■ YOUR OBJECTIVE
Please copy out each line of the entries in which "write" appears.

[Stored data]

-- Opening Marker --

===== src/oht_logger.sv =====
// Operating hours, energy and trip history logger of the drive
// Functional notes
// - Run time counts only while drive runs
// - Writing 1 clears run time, restarts
// - Run time clear setting reverts to 0
// - Mains timer counts while powered, never clears
// - Energy counts Wh, wraps after 1 GWh
// - Energy clear zeroes, setting self-reverts
// - Accumulators saved at power down, restored
// - History keeps newest nine trip records
// - Tenth trip discards the oldest record
// - Trip copies live values and accumulators
// - Calendar present: stamp with date and time
// - No calendar: stamp with run time
// - Cause in bits 0-5, internal 6-15
// - Writing 1 erases all nine records
// - Log clear self-reverts, OK held 2 s
module oht_logger
	import oht_pkg::*;
#(
	parameter int LIVE_W      = 256,               // Live snapshot width
	parameter int TICK_CYCLES = CLK_HZ * TICK_S,   // Cycles per second
	parameter int OK_CYCLES   = CLK_HZ * OK_HOLD_S // Completion hold
)
(
	input  wire logic                clock,
	input  wire logic                rst,
	input  wire logic                drive_running,
	input  wire logic                trip_event,
	input  wire logic [CAUSE_W-1:0]  trip_cause,
	input  wire logic [INTERN_W-1:0] trip_internal,
	input  wire logic                energy_wh_inc,
	input  wire logic [LIVE_W-1:0]   live_values,
	input  wire logic                rtc_present,
	input  wire logic [YEAR_W-1:0]   rtc_year,
	input  wire logic [MONTH_W-1:0]  rtc_month,
	input  wire logic [DAY_W-1:0]    rtc_day,
	input  wire logic [HOUR_W-1:0]   rtc_hours,
	input  wire logic [MS_W-1:0]     rtc_minutes,
	input  wire logic [MS_W-1:0]     rtc_seconds,
	input  wire logic                run_time_clear_wr,
	input  wire logic                run_time_clear_wdata,
	input  wire logic                energy_clear_wr,
	input  wire logic                energy_clear_wdata,
	input  wire logic                trip_log_clear_wr,
	input  wire logic                trip_log_clear_wdata,
	input  wire logic                power_down,
	input  wire logic                power_up,
	input  wire logic [TIME_W-1:0]   nv_run_time,
	input  wire logic [TIME_W-1:0]   nv_mains_time,
	input  wire logic [ENERGY_W-1:0] nv_energy,
	input  wire logic [IDX_W-1:0]    log_rd_index,
	output logic      [TIME_W-1:0]   run_time_q,
	output logic      [TIME_W-1:0]   mains_time_q,
	output logic      [ENERGY_W-1:0] energy_wh_q,
	output logic                     run_time_clear_q,
	output logic                     energy_clear_q,
	output logic                     trip_log_clear_q,
	output logic                     trip_log_ok_q,
	output logic                     nv_save_q,
	output logic      [TIME_W-1:0]   nv_run_time_q,
	output logic      [TIME_W-1:0]   nv_mains_time_q,
	output logic      [ENERGY_W-1:0] nv_energy_q,
	output logic      [IDX_W-1:0]    log_count_q,
	output logic                     log_valid_q,
	output logic      [WORD_W-1:0]   log_cause_word_q,
	output logic      [STAMP_W-1:0]  log_stamp_q,
	output logic                     log_stamp_rtc_q,
	output logic      [TIME_W-1:0]   log_run_q,
	output logic      [TIME_W-1:0]   log_mains_q,
	output logic      [ENERGY_W-1:0] log_energy_q,
	output logic      [LIVE_W-1:0]   log_live_q
);

	localparam int REC_W  = REC_LIVE_LSB + LIVE_W;     // Trip record width
	localparam int TICK_W = $clog2(TICK_CYCLES);
	localparam int OK_W   = $clog2(OK_CYCLES + 1);
	localparam logic [TICK_W-1:0] TICK_LAST = TICK_W'(TICK_CYCLES - 1);
	localparam logic [OK_W-1:0]   OK_LOAD   = OK_W'(OK_CYCLES);

	// Timebase state
	logic [TICK_W-1:0] tick_cnt_q;   // Cycles into the current second
	logic [TICK_W-1:0] tick_cnt_d;
	logic              tick_q;       // One-cycle second pulse
	logic              tick_d;

	// Power and persistence state
	logic                powered_q;  // Supply present
	logic                powered_d;
	logic                nv_save_d;
	logic [TIME_W-1:0]   nv_run_d;
	logic [TIME_W-1:0]   nv_mains_d;
	logic [ENERGY_W-1:0] nv_energy_d;

	// Clear settings and energy
	logic                run_clr_d;
	logic                en_clr_d;
	logic [ENERGY_W-1:0] energy_d;

	// Trip log clear sequencer
	oht_tlc_t            tlc_q;
	oht_tlc_t            tlc_d;
	logic                tl_clr_d;
	logic                ok_d;
	logic [OK_W-1:0]     ok_cnt_q;   // Cycles of completion left
	logic [OK_W-1:0]     ok_cnt_d;
	logic                log_erase;  // Erase strobe to the store

	// Trip record assembly
	logic [WORD_W-1:0]  cause_word;
	logic [STAMP_W-1:0] stamp;
	logic [REC_W-1:0]   trip_rec;
	logic [REC_W-1:0]   rd_rec;

	// One-second tick derived from the system clock
	always_comb
	begin
		tick_d     = 1'b0;
		tick_cnt_d = tick_cnt_q + 1'b1;
		if (tick_cnt_q == TICK_LAST)
		begin
			tick_cnt_d = '0;
			tick_d     = 1'b1;
		end
	end

	// Timebase registers
	always_ff @(posedge clock or posedge rst)
	begin
		if (rst)
		begin
			tick_cnt_q <= '0;
			tick_q     <= 1'b0;
		end
		else
		begin
			tick_cnt_q <= tick_cnt_d;
			tick_q     <= tick_d;
		end
	end

	// Run time accumulator, counts only in run
	oht_time_acc u_run_time
	(
		.clock    (clock),
		.rst      (rst),
		.tick     (tick_q),
		.count_en (powered_q && drive_running),
		.clear    (run_time_clear_q),
		.load     (power_up),
		.load_val (nv_run_time),
		.value_q  (run_time_q)
	);

	// Mains time accumulator; its clear is tied off so it cannot reset
	oht_time_acc u_mains_time
	(
		.clock    (clock),
		.rst      (rst),
		.tick     (tick_q),
		.count_en (powered_q),
		.clear    (1'b0),
		.load     (power_up),
		.load_val (nv_mains_time),
		.value_q  (mains_time_q)
	);

	// Supply flag and snapshot for non-volatile storage
	always_comb
	begin
		powered_d   = powered_q;
		nv_save_d   = 1'b0;
		nv_run_d    = nv_run_time_q;
		nv_mains_d  = nv_mains_time_q;
		nv_energy_d = nv_energy_q;
		if (power_down)
		begin
			// Freeze counters and hand values to storage
			powered_d   = 1'b0;
			nv_save_d   = 1'b1;
			nv_run_d    = run_time_q;
			nv_mains_d  = mains_time_q;
			nv_energy_d = energy_wh_q;
		end
		else if (power_up)
			powered_d = 1'b1;
	end

	// Persistence registers
	always_ff @(posedge clock or posedge rst)
	begin
		if (rst)
		begin
			powered_q       <= 1'b1;
			nv_save_q       <= 1'b0;
			nv_run_time_q   <= TIME_ZERO;
			nv_mains_time_q <= TIME_ZERO;
			nv_energy_q     <= ENERGY_ZERO;
		end
		else
		begin
			powered_q       <= powered_d;
			nv_save_q       <= nv_save_d;
			nv_run_time_q   <= nv_run_d;
			nv_mains_time_q <= nv_mains_d;
			nv_energy_q     <= nv_energy_d;
		end
	end

	// Run time and energy clear settings and energy count
	always_comb
	begin
		// A setting holds one cycle, then reverts once the clear is done
		run_clr_d = run_time_clear_wr &&
			(run_time_clear_wdata == SET_YES);
		en_clr_d  = energy_clear_wr &&
			(energy_clear_wdata == SET_YES);
		energy_d  = energy_wh_q;
		if (energy_clear_q)
			energy_d = ENERGY_ZERO;
		else if (power_up)
			energy_d = nv_energy;
		else if (energy_wh_inc && powered_q)
		begin
			// Passing 1 GWh restarts at zero
			if (energy_wh_q >= ENERGY_MAX)
				energy_d = ENERGY_ZERO;
			else
				energy_d = energy_wh_q + 30'h1;
		end
	end

	// Clear setting and energy registers
	always_ff @(posedge clock or posedge rst)
	begin
		if (rst)
		begin
			run_time_clear_q <= 1'b0;
			energy_clear_q   <= 1'b0;
			energy_wh_q      <= ENERGY_ZERO;
		end
		else
		begin
			run_time_clear_q <= run_clr_d;
			energy_clear_q   <= en_clr_d;
			energy_wh_q      <= energy_d;
		end
	end

	// Trip log clear: erase, revert the setting, then show completion
	always_comb
	begin
		tlc_d     = tlc_q;
		tl_clr_d  = trip_log_clear_q;
		ok_d      = trip_log_ok_q;
		ok_cnt_d  = ok_cnt_q;
		log_erase = 1'b0;
		unique case (tlc_q)
			OHT_TLC_IDLE:
			begin
				// Wait for a write of 1
				if (trip_log_clear_wr && trip_log_clear_wdata == SET_YES)
				begin
					tl_clr_d = 1'b1;
					tlc_d    = OHT_TLC_ERASE;
				end
			end
			OHT_TLC_ERASE:
			begin
				// Erase all records and revert the setting
				log_erase = 1'b1;
				tl_clr_d  = 1'b0;
				ok_d      = 1'b1;
				ok_cnt_d  = OK_LOAD;
				tlc_d     = OHT_TLC_SHOW;
			end
			OHT_TLC_SHOW:
			begin
				// Hold completion for two seconds, a new write restarts
				ok_cnt_d = ok_cnt_q - 1'b1;
				if (trip_log_clear_wr && trip_log_clear_wdata == SET_YES)
				begin
					tl_clr_d = 1'b1;
					ok_d     = 1'b0;
					tlc_d    = OHT_TLC_ERASE;
				end
				else if (ok_cnt_q == OK_W'(1))
				begin
					ok_d  = 1'b0;
					tlc_d = OHT_TLC_IDLE;
				end
			end
			default:
			begin
				// Unused code returns to idle
				tl_clr_d = 1'b0;
				ok_d     = 1'b0;
				tlc_d    = OHT_TLC_IDLE;
			end
		endcase
	end

	// Trip log clear registers
	always_ff @(posedge clock or posedge rst)
	begin
		if (rst)
		begin
			tlc_q            <= OHT_TLC_IDLE;
			trip_log_clear_q <= 1'b0;
			trip_log_ok_q    <= 1'b0;
			ok_cnt_q         <= '0;
		end
		else
		begin
			tlc_q            <= tlc_d;
			trip_log_clear_q <= tl_clr_d;
			trip_log_ok_q    <= ok_d;
			ok_cnt_q         <= ok_cnt_d;
		end
	end

	// Record built from live values at the trip
	always_comb
	begin
		cause_word = '0;
		cause_word[CAUSE_LSB +: CAUSE_W]   = trip_cause;
		cause_word[INTERN_LSB +: INTERN_W] = trip_internal;
		if (rtc_present)
			stamp = {rtc_year, rtc_month, rtc_day, rtc_hours,
				rtc_minutes, rtc_seconds};
		else
			stamp = STAMP_W'(run_time_q);
		trip_rec = '0;
		trip_rec[REC_CAUSE_LSB +: WORD_W]    = cause_word;
		trip_rec[REC_STAMP_LSB +: STAMP_W]   = stamp;
		trip_rec[REC_RTC_BIT]                = rtc_present;
		trip_rec[REC_RUN_LSB +: TIME_W]      = run_time_q;
		trip_rec[REC_MAINS_LSB +: TIME_W]    = mains_time_q;
		trip_rec[REC_ENERGY_LSB +: ENERGY_W] = energy_wh_q;
		trip_rec[REC_LIVE_LSB +: LIVE_W]     = live_values;
	end

	// Trip history store
	oht_trip_mem #(
		.DEPTH (LOG_DEPTH),
		.REC_W (REC_W)
	) u_trip_mem
	(
		.clock      (clock),
		.rst        (rst),
		.push       (trip_event),
		.push_rec   (trip_rec),
		.clear      (log_erase),
		.rd_idx     (log_rd_index),
		.rd_valid_q (log_valid_q),
		.rd_rec_q   (rd_rec),
		.count_q    (log_count_q)
	);

	// Read fields of the selected record
	assign log_cause_word_q = rd_rec[REC_CAUSE_LSB +: WORD_W];
	assign log_stamp_q      = rd_rec[REC_STAMP_LSB +: STAMP_W];
	assign log_stamp_rtc_q  = rd_rec[REC_RTC_BIT];
	assign log_run_q        = rd_rec[REC_RUN_LSB +: TIME_W];
	assign log_mains_q      = rd_rec[REC_MAINS_LSB +: TIME_W];
	assign log_energy_q     = rd_rec[REC_ENERGY_LSB +: ENERGY_W];
	assign log_live_q       = rd_rec[REC_LIVE_LSB +: LIVE_W];

endmodule : oht_logger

-- Closing Marker --

■ EXERCISE SOLUTION
				// Wait for a write of 1
				// Hold completion for two seconds, a new write restarts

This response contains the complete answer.